Task objective :: Each record should be retyped word for word.
BEGIN Entries shown
**config.mk**
```make
export PLATFORM = sky130hd
export DESIGN_NAME = seg7_scan4
export DESIGN_NICKNAME = d
export VERILOG_FILES = /design/src/rtl/seg7_scan4.sv
export SDC_FILE = /design/constraint.sdc
export NUM_CORES = 1
export LEC_CHECK = 0
export ABC_AREA = 1
export CORE_ASPECT_RATIO = 1.25
export CORE_UTILIZATION = 55
export DETAILED_ROUTE_END_ITERATION = 6
export PLACE_DENSITY = 0.76
export SYNTH_ARGS = -nofsm -noshare
export SYNTH_HDL_FRONTEND = slang
export SYNTH_SLANG_ARGS = --single-unit
```
**constraint.sdc**
```tcl
create_clock -name clk -period 9.1 [get_ports clk]
set_clock_uncertainty 0.15 [all_clocks]
set_input_delay 2.73 -clock clk [delete_from_list [all_inputs] [get_ports clk]]
set_output_delay 2.73 -clock clk [all_outputs]
set_load 0.01 [all_outputs]
```
**src/rtl/seg7_scan4.sv**
```systemverilog
// rtl/seg7_scan4.sv - four-digit multiplexed 7-segment scanner with frame-aligned value swap
module seg7_scan4 #(
    parameter int DIV_WIDTH    = 16,
    parameter int BLANK_CYCLES = 4
) (
    input  logic        clk,
    input  logic        rst,
    input  logic        in_valid,
    output logic        in_ready,
    input  logic [15:0] in_value,
    input  logic [3:0]  in_dp,
    input  logic        in_lzb,
    output logic [7:0]  seg_out,
    output logic [3:0]  digit_sel,
    output logic        frame_done
);

    localparam logic [DIV_WIDTH-1:0] CNT_MAX   = '1;
    localparam logic [DIV_WIDTH-1:0] CNT_ONE   = DIV_WIDTH'(1);
    localparam logic [DIV_WIDTH-1:0] BLANK_LIM = DIV_WIDTH'(BLANK_CYCLES);

    logic [DIV_WIDTH-1:0] cnt;
    logic [1:0]           idx;
    logic [15:0]          disp_value;
    logic [3:0]           disp_dp;
    logic                 disp_lzb;
    logic [15:0]          pend_value;
    logic [3:0]           pend_dp;
    logic                 pend_lzb;
    logic                 pend_full;

    logic [DIV_WIDTH-1:0] cnt_n;
    logic [1:0]           idx_n;
    logic [15:0]          disp_value_n;
    logic [3:0]           disp_dp_n;
    logic                 disp_lzb_n;
    logic                 pend_full_n;
    logic                 boundary;
    logic                 accept;
    logic [3:0]           nib_n;
    logic                 lead_zero_n;
    logic [7:0]           seg_n;
    logic [3:0]           sel_n;
    logic                 done_n;

    function automatic logic [6:0] decode(input logic [3:0] nib);
        logic [6:0] s;
        case (nib)
            4'h0: s = 7'b0000001;
            4'h1: s = 7'b1001111;
            4'h2: s = 7'b0010010;
            4'h3: s = 7'b0000110;
            4'h4: s = 7'b1001100;
            4'h5: s = 7'b0100100;
            4'h6: s = 7'b0100000;
            4'h7: s = 7'b0001111;
            4'h8: s = 7'b0000000;
            4'h9: s = 7'b0000100;
            4'hA: s = 7'b0001000;
            4'hB: s = 7'b1100000;
            4'hC: s = 7'b1110010;
            4'hD: s = 7'b1000010;
            4'hE: s = 7'b0110000;
            default: s = 7'b0111000;
        endcase
        return s;
    endfunction

    // Outputs are registered from next-state values so they line up with the cycle cnt/idx describe.
    always_comb begin
        boundary     = (cnt == CNT_MAX) && (idx == 2'd3);
        accept       = in_valid && !pend_full;
        cnt_n        = cnt + CNT_ONE;
        idx_n        = (cnt == CNT_MAX) ? idx + 2'd1 : idx;
        disp_value_n = disp_value;
        disp_dp_n    = disp_dp;
        disp_lzb_n   = disp_lzb;
        pend_full_n  = pend_full;
        if (boundary && pend_full) begin
            disp_value_n = pend_value;
            disp_dp_n    = pend_dp;
            disp_lzb_n   = pend_lzb;
            pend_full_n  = 1'b0;
        end
        if (accept) begin
            pend_full_n = 1'b1;
        end

        nib_n = disp_value_n[{idx_n, 2'b00} +: 4];
        case (idx_n)
            2'd3:    lead_zero_n = (disp_value_n[15:12] == 4'h0);
            2'd2:    lead_zero_n = (disp_value_n[15:8] == 8'h00);
            2'd1:    lead_zero_n = (disp_value_n[15:4] == 12'h000);
            default: lead_zero_n = 1'b0;
        endcase

        if (cnt_n < BLANK_LIM) begin
            seg_n = 8'hFF;
            sel_n = 4'hF;
        end else begin
            seg_n = {(disp_lzb_n && lead_zero_n) ? 7'h7F : decode(nib_n), !disp_dp_n[idx_n]};
            sel_n = ~(4'b0001 << idx_n);
        end
        done_n = (cnt_n == CNT_MAX) && (idx_n == 2'd3);
    end

    always_ff @(posedge clk or posedge rst) begin
        if (rst) begin
            cnt        <= '0;
            idx        <= 2'd0;
            disp_value <= 16'h0000;
            disp_dp    <= 4'h0;
            disp_lzb   <= 1'b0;
            pend_value <= 16'h0000;
            pend_dp    <= 4'h0;
            pend_lzb   <= 1'b0;
            pend_full  <= 1'b0;
            in_ready   <= 1'b1;
            seg_out    <= 8'hFF;
            digit_sel  <= 4'hF;
            frame_done <= 1'b0;
        end else begin
            cnt        <= cnt_n;
            idx        <= idx_n;
            disp_value <= disp_value_n;
            disp_dp    <= disp_dp_n;
            disp_lzb   <= disp_lzb_n;
            pend_full  <= pend_full_n;
            in_ready   <= !pend_full_n;
            seg_out    <= seg_n;
            digit_sel  <= sel_n;
            frame_done <= done_n;
            if (accept) begin
                pend_value <= in_value;
                pend_dp    <= in_dp;
                pend_lzb   <= in_lzb;
            end
        end
    end

endmodule

```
END Entries shown
Solution to this exercise ::
**config.mk**
```make
export PLATFORM = sky130hd
export DESIGN_NAME = seg7_scan4
export DESIGN_NICKNAME = d
export VERILOG_FILES = /design/src/rtl/seg7_scan4.sv
export SDC_FILE = /design/constraint.sdc
export NUM_CORES = 1
export LEC_CHECK = 0
export ABC_AREA = 1
export CORE_ASPECT_RATIO = 1.25
export CORE_UTILIZATION = 55
export DETAILED_ROUTE_END_ITERATION = 6
export PLACE_DENSITY = 0.76
export SYNTH_ARGS = -nofsm -noshare
export SYNTH_HDL_FRONTEND = slang
export SYNTH_SLANG_ARGS = --single-unit
```
**constraint.sdc**
```tcl
create_clock -name clk -period 9.1 [get_ports clk]
set_clock_uncertainty 0.15 [all_clocks]
set_input_delay 2.73 -clock clk [delete_from_list [all_inputs] [get_ports clk]]
set_output_delay 2.73 -clock clk [all_outputs]
set_load 0.01 [all_outputs]
```
**src/rtl/seg7_scan4.sv**
```systemverilog
// rtl/seg7_scan4.sv - four-digit multiplexed 7-segment scanner with frame-aligned value swap
module seg7_scan4 #(
    parameter int DIV_WIDTH    = 16,
    parameter int BLANK_CYCLES = 4
) (
    input  logic        clk,
    input  logic        rst,
    input  logic        in_valid,
    output logic        in_ready,
    input  logic [15:0] in_value,
    input  logic [3:0]  in_dp,
    input  logic        in_lzb,
    output logic [7:0]  seg_out,
    output logic [3:0]  digit_sel,
    output logic        frame_done
);

    localparam logic [DIV_WIDTH-1:0] CNT_MAX   = '1;
    localparam logic [DIV_WIDTH-1:0] CNT_ONE   = DIV_WIDTH'(1);
    localparam logic [DIV_WIDTH-1:0] BLANK_LIM = DIV_WIDTH'(BLANK_CYCLES);

    logic [DIV_WIDTH-1:0] cnt;
    logic [1:0]           idx;
    logic [15:0]          disp_value;
    logic [3:0]           disp_dp;
    logic                 disp_lzb;
    logic [15:0]          pend_value;
    logic [3:0]           pend_dp;
    logic                 pend_lzb;
    logic                 pend_full;

    logic [DIV_WIDTH-1:0] cnt_n;
    logic [1:0]           idx_n;
    logic [15:0]          disp_value_n;
    logic [3:0]           disp_dp_n;
    logic                 disp_lzb_n;
    logic                 pend_full_n;
    logic                 boundary;
    logic                 accept;
    logic [3:0]           nib_n;
    logic                 lead_zero_n;
    logic [7:0]           seg_n;
    logic [3:0]           sel_n;
    logic                 done_n;

    function automatic logic [6:0] decode(input logic [3:0] nib);
        logic [6:0] s;
        case (nib)
            4'h0: s = 7'b0000001;
            4'h1: s = 7'b1001111;
            4'h2: s = 7'b0010010;
            4'h3: s = 7'b0000110;
            4'h4: s = 7'b1001100;
            4'h5: s = 7'b0100100;
            4'h6: s = 7'b0100000;
            4'h7: s = 7'b0001111;
            4'h8: s = 7'b0000000;
            4'h9: s = 7'b0000100;
            4'hA: s = 7'b0001000;
            4'hB: s = 7'b1100000;
            4'hC: s = 7'b1110010;
            4'hD: s = 7'b1000010;
            4'hE: s = 7'b0110000;
            default: s = 7'b0111000;
        endcase
        return s;
    endfunction

    // Outputs are registered from next-state values so they line up with the cycle cnt/idx describe.
    always_comb begin
        boundary     = (cnt == CNT_MAX) && (idx == 2'd3);
        accept       = in_valid && !pend_full;
        cnt_n        = cnt + CNT_ONE;
        idx_n        = (cnt == CNT_MAX) ? idx + 2'd1 : idx;
        disp_value_n = disp_value;
        disp_dp_n    = disp_dp;
        disp_lzb_n   = disp_lzb;
        pend_full_n  = pend_full;
        if (boundary && pend_full) begin
            disp_value_n = pend_value;
            disp_dp_n    = pend_dp;
            disp_lzb_n   = pend_lzb;
            pend_full_n  = 1'b0;
        end
        if (accept) begin
            pend_full_n = 1'b1;
        end

        nib_n = disp_value_n[{idx_n, 2'b00} +: 4];
        case (idx_n)
            2'd3:    lead_zero_n = (disp_value_n[15:12] == 4'h0);
            2'd2:    lead_zero_n = (disp_value_n[15:8] == 8'h00);
            2'd1:    lead_zero_n = (disp_value_n[15:4] == 12'h000);
            default: lead_zero_n = 1'b0;
        endcase

        if (cnt_n < BLANK_LIM) begin
            seg_n = 8'hFF;
            sel_n = 4'hF;
        end else begin
            seg_n = {(disp_lzb_n && lead_zero_n) ? 7'h7F : decode(nib_n), !disp_dp_n[idx_n]};
            sel_n = ~(4'b0001 << idx_n);
        end
        done_n = (cnt_n == CNT_MAX) && (idx_n == 2'd3);
    end

    always_ff @(posedge clk or posedge rst) begin
        if (rst) begin
            cnt        <= '0;
            idx        <= 2'd0;
            disp_value <= 16'h0000;
            disp_dp    <= 4'h0;
            disp_lzb   <= 1'b0;
            pend_value <= 16'h0000;
            pend_dp    <= 4'h0;
            pend_lzb   <= 1'b0;
            pend_full  <= 1'b0;
            in_ready   <= 1'b1;
            seg_out    <= 8'hFF;
            digit_sel  <= 4'hF;
            frame_done <= 1'b0;
        end else begin
            cnt        <= cnt_n;
            idx        <= idx_n;
            disp_value <= disp_value_n;
            disp_dp    <= disp_dp_n;
            disp_lzb   <= disp_lzb_n;
            pend_full  <= pend_full_n;
            in_ready   <= !pend_full_n;
            seg_out    <= seg_n;
            digit_sel  <= sel_n;
            frame_done <= done_n;
            if (accept) begin
                pend_value <= in_value;
                pend_dp    <= in_dp;
                pend_lzb   <= in_lzb;
            end
        end
    end

endmodule

```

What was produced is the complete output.